> [SUPPLIED RECORDS]
run 1:
==> flow/design.v (excerpt) <==
module  ATCONV(
	input		clk,
	input		reset,
	output 	    busy,	
	input		ready,	
	output reg	[11:0]	iaddr,
	input signed [12:0]	idata,
	output	reg 	cwr,
	output  reg	[11:0]	caddr_wr,
	output reg 	[12:0] 	cdata_wr,
	output	reg 	crd,
	output reg	[11:0] 	caddr_rd,
	input 	[12:0] 	cdata_rd,
	output reg 	csel
	);
Size in the first run: roughly 110 flip-flops, roughly 82 I/O pins.
Settings: LEC_CHECK=0, CAP_MARGIN=20, CORE_MARGIN=2, CORE_UTILIZATION=72, PLACE_DENSITY_LB_ADDON=0.26, SLEW_MARGIN=20; clock period 7.2 ns.
run.sh (not shown) runs the stock make flow with config.mk's settings and CLKGATE_MAP_FILE=.
Run 1: it failed with a tool error in global routing, so there are no final results.
Inputs modified between run 1 and run 2:
Settings: CORE_UTILIZATION: 72 -> 33; PLACE_DENSITY_LB_ADDON: 0.26 -> unset; the clock period (ns, I/O delays scaled along): 7.2 -> 8.79.
[summary]
- Run 2 completed end to end with timing, DRC and antenna clean.
- Delta (run 2 minus run 1): number of synthesized flops with an enable pin stayed essentially flat, chip area rose by 110%.
- Diff run 1 -> run 2 | placed instance count | increase of 142
- On number of placement rows, the lower figure sits with run 1, not run 2.
- Cmp run 2 and run 1 / total cell area at the placement stage / higher: run 1
- Run 2: routability congestion estimate from global placement is 0.14 lower than what run 1 reported.
The following lists how run 3 was set up differently from run 2:
Settings: CORE_UTILIZATION: 33 -> 54; SETUP_SLACK_MARGIN: unset -> 1.55; the clock period (ns, I/O delays scaled along): 8.79 -> 8.68.
Findings:
Run 3 vs run 2: worst-skew pair later-pin latency up in run 3. Run 3 vs run 2 — data required time at the worst endpoint dropped 90 ps.
Modified inputs, run 4 compared to run 3
Settings: PLACE_DENSITY newly set to 0.42; SETUP_SLACK_MARGIN removed (was 1.55); CORE_UTILIZATION changed from 54 to 72; the clock period (ns, I/O delays scaled along) changed from 8.68 to 4.0.
Run 4 | ERROR | global routing
Between run 4 and run 3, number of core rows is higher for run 3, run 4 comes in under that.
Diff run 3 -> run 4: final weighted congestion in routability-driven placement +6.8%; post-CTS setup repair buffer count saw a decrease; detailed-placement wirelength estimate rose 22%.
Delta (run 4 minus run 3): adder-cell share of the synthesized area essentially unchanged, die area decreased about 24%, horizontal die dimension decreased about 13%.
Edits applied to the flow inputs when going from run 4 to run 5:
Settings: PLACE_DENSITY_LB_ADDON: unset -> 0.26; CTS_CLUSTER_SIZE: unset -> 60; PLACE_DENSITY: 0.42 -> unset; the clock period (ns, I/O delays scaled along): 4.0 -> 7.01.
Results
Looking at instance area after placement, run 5 sits 4.4% lower than run 4 does.
| run 5 | all stages done | FAIL | setup timing |
The number of buffer cells added on primary ports was comparable across run 5 and run 4.
Diff run 4..run 5 | cell count listed in synth_stat.txt | unchanged
~same number of clock sinks in run 5 and run 4
Taking run 4 as the reference, in run 5 placer's final routability congestion estimate rose by about 0.6%; sum of net half-perimeters after detailed placement fell by about 5.5%.
Inputs modified between run 5 and run 6:
Settings: TNS_END_PERCENT: unset -> 5; PLACE_DENSITY_LB_ADDON: 0.26 -> unset; PLACE_DENSITY: unset -> 0.95; the clock period (ns, I/O delays scaled along): 7.01 -> 7.37.
## What came out
global routing: run 6 exited with error. Diff run 5 -> run 6 | placer congestion estimate | increase of about 5.5%. Number of placed I/O pins across run 6 and run 5: no real change. Looking at number of gates given a new drive strength after cts, run 6 sits 9 higher than run 5 does. Floorplan net count delta (run 5 -> run 6): insignificant. Re buffers inserted during post-CTS setup optimization: run 6 is 3 down on run 5. Detailed-placement wirelength estimate deteriorates in run 6 relative to run 5. Of run 6 and run 5, run 6 shows the lower area after detailed placement, with run 5 above it. In the flow results for run 6 and run 5, the total placed cells including tap cells is larger on run 5. Diff run 5 -> run 6: fraction of the mapped netlist area in adder cells ~0 delta, minimum setup slack after placement increased by 110 ps relative to the old numbers, synthesized area now sits at about the same level.

* * *

S:
The RTL this note starts from:
==> flow/design.v <==
`timescale 1ns/10ps
module  ATCONV(
	input		clk,
	input		reset,
	output 	    busy,	
	input		ready,	
	output reg	[11:0]	iaddr,
	input signed [12:0]	idata,
	output	reg 	cwr,
	output  reg	[11:0]	caddr_wr,
	output reg 	[12:0] 	cdata_wr,
	output	reg 	crd,
	output reg	[11:0] 	caddr_rd,
	input 	[12:0] 	cdata_rd,
	output reg 	csel
	);
	reg [2:0] cur_state, next_state;
	localparam IDLE = 3'd0;
	localparam READ_IMAGE = 3'd1;
	localparam WRITE_MEM0 = 3'd2;
	localparam READ_MEM0 = 3'd3;
	localparam WRITE_MEM1 = 3'd4;
	localparam FINISH = 3'd5;
	reg [5:0] col, row;
	reg [4:0] tempX_L0, tempY_L0;
	reg [3:0] cnt;
	wire [3:0] is_pad;
	assign is_pad[0] = (col < 6'd2);
	assign is_pad[1] = (col > 6'd61);
	assign is_pad[2] = (row < 6'd2);
	assign is_pad[3] = (row > 6'd61);
	assign busy = !(cur_state == FINISH || cur_state == IDLE);
    reg signed [12:0] kernal;
	reg signed [29:0] conv_sum;
	reg [12:0] max;
	always @(posedge clk or posedge reset) begin
		if(reset) cur_state <= IDLE; 
		else cur_state <= next_state;
	end
	always @(*) begin
		case(cur_state)
			IDLE: begin
				if(ready == 1'b1) next_state = READ_IMAGE;
				else next_state = IDLE;
			end
			READ_IMAGE: begin
				if(cnt == 4'd11) next_state = WRITE_MEM0;
				else next_state = READ_IMAGE;
			end
			WRITE_MEM0: begin
				if(row == 6'd63 && col == 6'd63) next_state = READ_MEM0;
				else next_state = READ_IMAGE;
			end
			READ_MEM0: begin
				if(cnt == 4'd5) next_state = WRITE_MEM1;
				else next_state = READ_MEM0;
			end
			WRITE_MEM1: begin
				if(row == 6'd62 && col == 6'd62) next_state = FINISH;
				else next_state = READ_MEM0;
			end
			FINISH: begin
				next_state = IDLE;
			end
			default: begin
				next_state = IDLE;
			end
		endcase
	end
	always @(posedge clk or posedge reset) begin
		if(reset) begin
			col <= 6'd0;
			row <= 6'd0;
			cnt <= 4'd0;
			tempX_L0 <= 5'd0;
			tempY_L0 <= 5'd0;
			csel <= 1'b0;
			cwr <= 1'b0;
			crd <= 1'b0;
			max <= 13'd0;
			iaddr <= 12'd0;
			caddr_rd <= 12'd0;
			caddr_wr <= 12'd0;
			cdata_wr <= 13'd0;
		end
		else begin
			case(cur_state)
				READ_IMAGE: begin
					case(cnt)
						4'd0: begin   
							case({is_pad[2], is_pad[0]})
								2'b00: iaddr <= {row-6'd2, col-6'd2};
								2'b01: iaddr <= {row-6'd2, 6'd0};
								2'b10: iaddr <= {6'd0, col-6'd2};
								2'b11: iaddr <= {6'd0, 6'd0};
						    endcase
							conv_sum <= 30'd0;
						end
						4'd1: begin   
							if(is_pad[2] == 1'b1) iaddr <= {6'd0, col};
							else iaddr <= {row-6'd2, col};
							conv_sum <= $signed(idata) * kernal;
						end
						4'd2: begin   
							case({is_pad[2], is_pad[1]})
								2'b00: iaddr <= {row-6'd2, col+6'd2};
								2'b01: iaddr <= {row-6'd2, 6'd63};
								2'b10: iaddr <= {6'd0, col+6'd2};
								2'b11: iaddr <= {6'd0, 6'd63};
							endcase
							conv_sum <= conv_sum + $signed(idata) * kernal;
						end
						4'd3: begin   
							if(is_pad[0] == 1'b1) iaddr <= {row, 6'd0};
							else iaddr <= {row, col-6'd2};
							conv_sum <= conv_sum + $signed(idata) * kernal;
						end
						4'd4: begin   
							iaddr <= {row, col};
							conv_sum <= conv_sum + $signed(idata) * kernal;
						end
						4'd5: begin   
							if(is_pad[1] == 1'b1) iaddr <= {row, 6'd63};
							else iaddr <= {row, col+6'd2};
							conv_sum <= conv_sum + $signed(idata) * kernal;
						end
						4'd6: begin   
							case({is_pad[3], is_pad[0]})
								2'b00: iaddr <= {row+6'd2, col-6'd2};
								2'b01: iaddr <= {row+6'd2, 6'd0};
								2'b10: iaddr <= {6'd63, col-6'd2};
								2'b11: iaddr <= {6'd63, 6'd0};
							endcase
							conv_sum <= conv_sum + $signed(idata) * kernal;
						end
						4'd7: begin   
							if(is_pad[3] == 1'b1) iaddr <= {6'd63, col};
							else iaddr <= {row+6'd2, col};
							conv_sum <= conv_sum + $signed(idata) * kernal;
						end
						4'd8: begin   
							case({is_pad[3], is_pad[1]})
								2'b00: iaddr <= {row+6'd2, col+6'd2};
								2'b01: iaddr <= {row+6'd2, 6'd63};
								2'b10: iaddr <= {6'd63, col+6'd2};
								2'b11: iaddr <= {6'd63, 6'd63};
							endcase
							conv_sum <= conv_sum + $signed(idata) * kernal;
						end
						4'd9: begin
							conv_sum <= conv_sum + $signed(idata) * kernal;
						end
						4'd10: begin
							conv_sum <= conv_sum + $signed(13'h1FF4);
						end
						4'd11: begin
							caddr_wr <= {row, col};
							cdata_wr <= (conv_sum[16] || conv_sum[16:4] <= 13'd11)? 13'd0 : conv_sum[16:4]-13'd11;
						end
					endcase
					if(cnt == 11) begin
						cnt <= 4'd0;
						cwr <= 1'b1;
						csel <= 1'b0;
					end
					else 
						cnt <= cnt + 4'd1;
				end
				WRITE_MEM0: begin
					cwr <= 1'b0;
					if(col == 6'd63) begin
						col <= 6'd0;
						row <= row + 6'd1;
					end
					else 
						col <= col + 6'd1;
					if(row == 6'd63 && col == 6'd63) begin
						row <= 6'd0;
						col <= 6'd0;
						cwr <= 1'b0;
						crd <= 1'b1;
						csel <= 1'b0;
					end
				end
				READ_MEM0: begin
					case(cnt)
						4'd0: begin
							caddr_rd <= {row, col};
							max <= 13'd0;
						end
						4'd1: begin
							caddr_rd <= {row, col+6'd1};
							max <= cdata_rd;
						end
						4'd2: begin
							caddr_rd <= {row+6'd1, col};
							max <= (max > cdata_rd)? max : cdata_rd; 
						end
						4'd3: begin
							caddr_rd <= {row+6'd1, col+6'd1};
							max <= (max > cdata_rd)? max : cdata_rd; 
						end
						4'd4: begin
							max <= (max > cdata_rd)? max : cdata_rd;
						end
						4'd5: begin 
							caddr_wr <= {tempY_L0, tempX_L0};
							if(max != 13'd0) begin
								if(max[3:0] != 13'd0) cdata_wr <= (max[12:4] + 1) << 4;
								else cdata_wr <= max[12:4] << 4;
							end
							else 
								cdata_wr <= 13'd0;
						end
					endcase
					if(cnt == 4'd5) begin
						cnt <= 4'd0;
						cwr <= 1'b1;
						crd <= 1'b0;
						csel <= 1'b1;
					end
					else 
						cnt <= cnt + 4'd1;
				end
				WRITE_MEM1: begin
					if(tempX_L0 == 5'd31) begin
						tempY_L0 <= tempY_L0 + 5'd1;
						tempX_L0 <= 5'd0;
					end
					else 
						tempX_L0 <= tempX_L0 + 5'd1;
					if(col == 6'd62) begin
						col <= 6'd0;
						row <= row + 6'd2;
					end
					else
						col <= col + 6'd2;
					if(row == 6'd62 && col == 6'd62) begin
						cwr <= 1'b0;
						crd <= 1'b0;
						csel <= 1'b0;
					end
					else begin
						cwr <= 1'b0;
						crd <= 1'b1;
						csel <= 1'b0;
					end
				end
				FINISH: begin
					row <= 6'd0;
					col <= 6'd0;
					tempX_L0 <= 5'd0;
					tempY_L0 <= 5'd0;
				end
			endcase
		end
	end
	always @(*) begin
		case(cnt)
			4'd1: kernal = 13'h1FFF;
			4'd2: kernal = 13'h1FFE;
			4'd3: kernal = 13'h1FFF;
			4'd4: kernal = 13'h1FFC;
			4'd5: kernal = 13'h0010;
			4'd6: kernal = 13'h1FFC;
			4'd7: kernal = 13'h1FFF;
			4'd8: kernal = 13'h1FFE;
			4'd9: kernal = 13'h1FFF;
			default: kernal = 13'h0;
		endcase
	end
endmodule
make LEC_CHECK=0 ABC_AREA=1 CAP_MARGIN=20 CELL_PAD_IN_SITES_DETAIL_PLACEMENT=2 CELL_PAD_IN_SITES_GLOBAL_PLACEMENT=2 CORE_ASPECT_RATIO=1.72 CORE_MARGIN=7 CORE_UTILIZATION=40 CTS_CLUSTER_DIAMETER=191 CTS_CLUSTER_SIZE=58 GPL_ROUTABILITY_DRIVEN=1 GPL_TIMING_DRIVEN=0 HOLD_SLACK_MARGIN=0.09 PLACE_DENSITY=0.68 SLEW_MARGIN=20 TNS_END_PERCENT=60 finish   # period 14.9 ns
What P does differently from S at the input level:
# S
export LEC_CHECK = 0
export ABC_AREA = 1
export CAP_MARGIN = 20
export CELL_PAD_IN_SITES_DETAIL_PLACEMENT = 2
export CELL_PAD_IN_SITES_GLOBAL_PLACEMENT = 2
export CORE_ASPECT_RATIO = 1.72
export CORE_MARGIN = 7
export CORE_UTILIZATION = 40
export CTS_CLUSTER_DIAMETER = 191
export CTS_CLUSTER_SIZE = 58
export GPL_ROUTABILITY_DRIVEN = 1
export GPL_TIMING_DRIVEN = 0
export HOLD_SLACK_MARGIN = 0.09
export PLACE_DENSITY = 0.68
export SLEW_MARGIN = 20
export TNS_END_PERCENT = 60
create_clock -name core_clock -period 14.9 [get_ports {clk}]
# P
export LEC_CHECK = 0
export CAP_MARGIN = 20
export CORE_MARGIN = 2
export CORE_UTILIZATION = 70
export CTS_CLUSTER_SIZE = 36
export SLEW_MARGIN = 20
create_clock -name core_clock -period 7.04 [get_ports {clk}]
## What came out
Comparing P against S, there is no change at all in max-cap violation count. Compared S against P; share of the yosys chip area belonging to registers within noise. Taking S as the reference point, the area added between synthesis and finish of P rises by 8.4 points. P leaves less setup margin than S. Completing all stages was not enough for P: its layout failed the final checks because of negative setup slack. Number of cell instances after yosys synthesis in P vs S: down about 15%. S has lower share of cell area taken by multi-input logic gates than P.

* * *

Setup of wip/juniper:
RTL: the design.v shown in full above, as it stands there.
==> flow/config.mk <==
export PLATFORM = sky130hd
export DESIGN_NAME = ATCONV
export DESIGN_NICKNAME = ATCONV
export VERILOG_FILES = /design/flow/design.v
export SDC_FILE = /design/flow/constraint.sdc
export NUM_CORES = 4
export LEC_CHECK = 0
export CAP_MARGIN = 20
export CORE_MARGIN = 2
export CORE_UTILIZATION = 70
export CTS_CLUSTER_SIZE = 36
export SETUP_SLACK_MARGIN = 1.45
export SLEW_MARGIN = 20
==> flow/constraint.sdc <==
create_clock -name core_clock -period 4.88 [get_ports {clk}]
set_input_delay 0.9760 -clock core_clock [delete_from_list [all_inputs] [get_ports {clk}]]
set_output_delay 0.9760 -clock core_clock [all_outputs]
set_load 0.01 [all_outputs]
For wip/juniper, the flow was terminated by a tool error in global routing (5_1_grt) and produced no final design.
Input changes introduced in wip/maple (baseline for comparison: wip/juniper):
# wip/juniper
export LEC_CHECK = 0
export CAP_MARGIN = 20
export CORE_MARGIN = 2
export CORE_UTILIZATION = 70
export CTS_CLUSTER_SIZE = 36
export SETUP_SLACK_MARGIN = 1.45
export SLEW_MARGIN = 20
create_clock -name core_clock -period 4.88 [get_ports {clk}]
# wip/maple
export LEC_CHECK = 0
export CAP_MARGIN = 20
export CORE_MARGIN = 2
export CORE_UTILIZATION = 40
export SLEW_MARGIN = 20
create_clock -name core_clock -period 10.0 [get_ports {clk}]
--- outcome ---
Delta (wip/maple minus wip/juniper): placement-stage worst setup slack went up by 3460 ps, simple-gate share of the synthesized area saw little to no change, number of placement rows increased by 15 relative to the old numbers.
Diff wip/juniper..wip/maple | synthesized chip area reported by yosys | unchanged
Changes observed in wip/maple relative to wip/juniper: weighted congestion reported at the end of routability-driven placement down 2.2%, core box area up 75%.
Summary of wip/maple over wip/juniper: floorplan die width moved up, HPWL reported at the end of detailed placement moved down.
wip/maple reached the final stage; the timing, DRC and antenna checks on its layout passed.
The overall die area of wip/maple exceeds that of wip/juniper by about 70%.

* * *

## job 5281
// ATCONV: RTL as listed in full above, without the edits since
make LEC_CHECK=0 ABC_AREA=0 CAP_MARGIN=0 CELL_PAD_IN_SITES_GLOBAL_PLACEMENT=1 CORE_ASPECT_RATIO=0.84 CORE_MARGIN=2 CORE_UTILIZATION=22 CTS_CLUSTER_DIAMETER=245 GPL_ROUTABILITY_DRIVEN=0 MAX_ROUTING_LAYER=met5 MIN_ROUTING_LAYER=met2 PLACE_DENSITY_LB_ADDON=0.27 SETUP_SLACK_MARGIN=1.37 SLEW_MARGIN=20 TNS_END_PERCENT=15 finish   # period 10.0 ns
In summary, job 5281 completed successfully, with a layout that passed the timing, DRC and antenna checks.
Changes in job 9274 relative to job 5281:
- a deleted SETUP_SLACK_MARGIN that had been 1.37
- a deleted MIN_ROUTING_LAYER that had been met2
- a deleted TNS_END_PERCENT that had been 15
- a change of CAP_MARGIN from 0 to 20
- a deleted GPL_ROUTABILITY_DRIVEN that had been 0
- a deleted PLACE_DENSITY_LB_ADDON that had been 0.27
- a change of CORE_UTILIZATION from 22 to 64
- an added PLACE_DENSITY of 0.43
- a deleted CTS_CLUSTER_DIAMETER that had been 245
- a deleted MAX_ROUTING_LAYER that had been met5
- a deleted CELL_PAD_IN_SITES_GLOBAL_PLACEMENT that had been 1
- a deleted CORE_ASPECT_RATIO that had been 0.84
- a deleted ABC_AREA that had been 0
- a change of the clock period (ns, I/O delays scaled along) from 10.0 to 7.21
Notes after the runs:
Job 9274 and job 5281 ended up with roughly the same chip area line of the yosys report. met3 demand-to-capacity share in global routing, job 9274 and job 5281, higher one = job 5281. | wire length | job 9274 vs job 5281 | about 7% lower |. Delta (job 9274 minus job 5281): utilization went up, post-route fraction of the period consumed by the critical path up 15 points, initial antenna violation count essentially unchanged. Job 9274 vs. job 5281: final cell count now smaller; total non-filler cell area in the finished layout now larger.
Edits applied to the flow inputs when going from job 9274 to job 943:
- a change of CORE_UTILIZATION from 64 to 68
- an added CTS_CLUSTER_SIZE of 60
- a deleted PLACE_DENSITY that had been 0.43
- a change of the clock period (ns, I/O delays scaled along) from 7.21 to 7.37
Delta (job 943 minus job 9274): tightest slew margin relative to the limit lower; worst setup slack higher; share of the clock period used by the worst path lower.
Per the comparison of job 943 with job 9274, sum of met3 wire segment lengths after detailed routing picked up an extra 35%, overall fraction of global-route tracks in use picked up an extra 1.8 points.
Going from job 9274 to job 943, the cell area after layout was found to have gone down by 4.2%.
Between job 9274 and job 943, the clock network contribution to total cell area does not differ in any meaningful way.
Comparing job 943 with job 9274, the routed length on met1 came out essentially unchanged.
Going from job 9274 to job 943, total placed instance area went down 0.71%, global placement routability congestion shows a reduction of 1.7%.
Job 943 ended up with input pin to register as its worst setup path category; job 9274 ended up with register to register.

> [WORK ITEM]
Every line from the one containing "- a deleted CORE_ASPECT_RATIO" through the last line of the entries must be written out verbatim, and no other line.

> [ANSWER TO THIS EXERCISE]
- a deleted CORE_ASPECT_RATIO that had been 0.84
- a deleted ABC_AREA that had been 0
- a change of the clock period (ns, I/O delays scaled along) from 10.0 to 7.21
Notes after the runs:
Job 9274 and job 5281 ended up with roughly the same chip area line of the yosys report. met3 demand-to-capacity share in global routing, job 9274 and job 5281, higher one = job 5281. | wire length | job 9274 vs job 5281 | about 7% lower |. Delta (job 9274 minus job 5281): utilization went up, post-route fraction of the period consumed by the critical path up 15 points, initial antenna violation count essentially unchanged. Job 9274 vs. job 5281: final cell count now smaller; total non-filler cell area in the finished layout now larger.
Edits applied to the flow inputs when going from job 9274 to job 943:
- a change of CORE_UTILIZATION from 64 to 68
- an added CTS_CLUSTER_SIZE of 60
- a deleted PLACE_DENSITY that had been 0.43
- a change of the clock period (ns, I/O delays scaled along) from 7.21 to 7.37
Delta (job 943 minus job 9274): tightest slew margin relative to the limit lower; worst setup slack higher; share of the clock period used by the worst path lower.
Per the comparison of job 943 with job 9274, sum of met3 wire segment lengths after detailed routing picked up an extra 35%, overall fraction of global-route tracks in use picked up an extra 1.8 points.
Going from job 9274 to job 943, the cell area after layout was found to have gone down by 4.2%.
Between job 9274 and job 943, the clock network contribution to total cell area does not differ in any meaningful way.
Comparing job 943 with job 9274, the routed length on met1 came out essentially unchanged.
Going from job 9274 to job 943, total placed instance area went down 0.71%, global placement routability congestion shows a reduction of 1.7%.
Job 943 ended up with input pin to register as its worst setup path category; job 9274 ended up with register to register.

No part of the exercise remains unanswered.